Q. My keyboard seems to have a problem. Sometimes when I'm typing, a key keeps repeating a character all the way across the screen. Then I have to pound away on the offending key until it stops. What is wrong?

A. Assuming you have a mechanical keyboard, you have a classic case of too much dirt having infiltrated into the keyboard mechanisms. Also known as "PS/2" or "click-and-clack" keyboards, this style does tend to collect dirt, dust or pet hair which interferes with its proper operation. These keyboards get their name from using a PS/2 connector which can be identified by its having a circular 6-pin layout.

There is another type of keyboard which is commonly called a "USB" or "membrane" keyboard. This style relies on a different technology that is much more resistant to this problem. This keyboard will have a standard USB connector, rectangular in layout.

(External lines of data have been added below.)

===== src/cpu_pkg.sv =====
package cpu_pkg;

  // **************************************************
  // Widths and sizes
  // **************************************************
  localparam int dbits         = 32;
  localparam int regno_bits    = 4;
  localparam int imm_bits      = 16;
  // Byte address bits that index the memories
  localparam int mem_addr_bits = 16;
  // Words per memory, two low bits select the byte
  localparam int mem_words     = 1 << (mem_addr_bits - 2);
  localparam int hex_bits      = 24;
  localparam int key_bits      = 4;

  // **************************************************
  // Addresses and reset values
  // **************************************************
  localparam logic [dbits-1:0]    inst_size = 32'd4;
  localparam logic [dbits-1:0]    start_pc  = 32'h0000_0100;
  localparam logic [dbits-1:0]    addr_hex  = 32'hFFFF_F000;
  localparam logic [dbits-1:0]    addr_key  = 32'hFFFF_F080;
  localparam logic [hex_bits-1:0] hex_reset = 24'hFEDEAD;

  // Primary opcodes
  localparam logic [5:0] op1_alur = 6'b000000;
  localparam logic [5:0] op1_beq  = 6'b001000;
  localparam logic [5:0] op1_blt  = 6'b001001;
  localparam logic [5:0] op1_ble  = 6'b001010;
  localparam logic [5:0] op1_bne  = 6'b001011;
  localparam logic [5:0] op1_jal  = 6'b001100;
  localparam logic [5:0] op1_lw   = 6'b010010;
  localparam logic [5:0] op1_sw   = 6'b011010;
  localparam logic [5:0] op1_addi = 6'b100000;
  localparam logic [5:0] op1_andi = 6'b100100;
  localparam logic [5:0] op1_ori  = 6'b100101;
  localparam logic [5:0] op1_xori = 6'b100110;

  // Secondary opcodes, ALUR only
  localparam logic [7:0] op2_eq   = 8'b00001000;
  localparam logic [7:0] op2_lt   = 8'b00001001;
  localparam logic [7:0] op2_le   = 8'b00001010;
  localparam logic [7:0] op2_ne   = 8'b00001011;
  localparam logic [7:0] op2_add  = 8'b00100000;
  localparam logic [7:0] op2_and  = 8'b00100100;
  localparam logic [7:0] op2_or   = 8'b00100101;
  localparam logic [7:0] op2_xor  = 8'b00100110;
  localparam logic [7:0] op2_sub  = 8'b00101000;
  localparam logic [7:0] op2_nand = 8'b00101100;
  localparam logic [7:0] op2_nor  = 8'b00101101;
  localparam logic [7:0] op2_nxor = 8'b00101110;
  localparam logic [7:0] op2_rshf = 8'b00110000;
  localparam logic [7:0] op2_lshf = 8'b00110001;

  // **************************************************
  // Instruction word, register and immediate views
  // **************************************************
  typedef struct packed {
    logic [5:0]            op1;
    logic [7:0]            op2;
    logic [5:0]            pad;
    logic [regno_bits-1:0] rd;
    logic [regno_bits-1:0] rs;
    logic [regno_bits-1:0] rt;
  } alur_fmt_t;

  typedef struct packed {
    logic [5:0]            op1;
    logic [1:0]            pad;
    logic [imm_bits-1:0]   imm;
    logic [regno_bits-1:0] rs;
    logic [regno_bits-1:0] rt;
  } imm_fmt_t;

  typedef union packed {
    alur_fmt_t alur_fmt;
    imm_fmt_t  imm_fmt;
  } inst_t;

  // All zero, ALUR with an invalid op2 and no write
  localparam inst_t nop_inst = '0;

endpackage

===== src/decode_stage.sv =====
`timescale 1ns/1ps

module decode_stage import cpu_pkg::*; (
  input  logic                  clk,
  input  logic                  reset,
  input  inst_t                 inst,
  input  logic [dbits-1:0]      pc,
  input  logic [dbits-1:0]      rdata1,
  input  logic [dbits-1:0]      rdata2,
  output logic [regno_bits-1:0] rs,
  output logic [regno_bits-1:0] rt,
  output inst_t                 d_inst,
  output logic [dbits-1:0]      d_pc,
  output logic [dbits-1:0]      d_val1,
  output logic [dbits-1:0]      d_val2,
  output logic [dbits-1:0]      d_imm,
  output logic [regno_bits-1:0] d_wregno,
  output logic                  d_wr_reg,
  output logic                  d_rd_mem,
  output logic                  d_wr_mem,
  output logic                  d_is_branch,
  output logic                  d_is_jal,
  output logic                  ctrl_in_decode
);

  logic [5:0]            op1;
  logic                  is_alur;
  logic                  is_alui;
  logic                  is_branch;
  logic                  is_jal;
  logic                  is_lw;
  logic                  is_sw;
  logic                  wr_reg;
  logic [regno_bits-1:0] wregno;
  logic [dbits-1:0]      imm_sext;

  // **************************************************
  // Field extraction
  // **************************************************
  assign op1 = inst.alur_fmt.op1;
  assign rs  = inst.alur_fmt.rs;
  assign rt  = inst.alur_fmt.rt;

  // Immediate through the other view of the same word
  assign imm_sext = {{(dbits-imm_bits){inst.imm_fmt.imm[imm_bits-1]}}, inst.imm_fmt.imm};

  // Opcode classes
  assign is_alur   = (op1 == op1_alur);
  assign is_alui   = (op1 == op1_addi) || (op1 == op1_andi) ||
                     (op1 == op1_ori)  || (op1 == op1_xori);
  assign is_branch = (op1 == op1_beq) || (op1 == op1_blt) ||
                     (op1 == op1_ble) || (op1 == op1_bne);
  assign is_jal    = (op1 == op1_jal);
  assign is_lw     = (op1 == op1_lw);
  assign is_sw     = (op1 == op1_sw);

  // Bubble is an ALUR word too, keep it from writing
  assign wr_reg = (is_alur && (inst != nop_inst)) || is_alui || is_lw || is_jal;

  // rd for ALUR, rt for everything else that writes
  assign wregno = is_alur ? inst.alur_fmt.rd : rt;

  // Fetch holds while this stage sees a control instruction
  assign ctrl_in_decode = is_branch | is_jal;

  // Decode latch
  always_ff @(posedge clk or posedge reset) begin
    if (reset) begin
      d_inst      <= nop_inst;
      d_pc        <= '0;
      d_val1      <= '0;
      d_val2      <= '0;
      d_imm       <= '0;
      d_wregno    <= '0;
      d_wr_reg    <= 1'b0;
      d_rd_mem    <= 1'b0;
      d_wr_mem    <= 1'b0;
      d_is_branch <= 1'b0;
      d_is_jal    <= 1'b0;
    end else begin
      d_inst      <= inst;
      d_pc        <= pc;
      d_val1      <= rdata1;
      d_val2      <= rdata2;
      d_imm       <= imm_sext;
      d_wregno    <= wregno;
      d_wr_reg    <= wr_reg;
      d_rd_mem    <= is_lw;
      d_wr_mem    <= is_sw;
      d_is_branch <= is_branch;
      d_is_jal    <= is_jal;
    end
  end

endmodule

A safety note is in order at this time. Do not attempt to connect or disconnect a PS/2 keyboard to or from a computer that is turned on. It is quite possible that doing so could damage your computer's main board due to voltage spikes. Always shut your computer all the way down (power off) before changing your PS/2 keyboard. This warning in not applicable to USB keyboards which can be plugged in or out of the computer at any time.

The best way to clean a PS/2 keyboard is to disconnect it from your computer, after powering everything down, and taking it outside. Use a can of compressed air (available at any big-box or office supply store) and thoroughly blow out all the debris that has accumulated. Masses of pet hair, cookie crumbs and other items will all make their presence known.

Do not be tempted to take the keyboard apart to "really" clean it. Most PS/2 keyboards will quickly reward you for your efforts by providing you with an extensive puzzle to reassemble. This puzzle will consist of hundreds of parts such as key caps, springs, and many other mysterious items.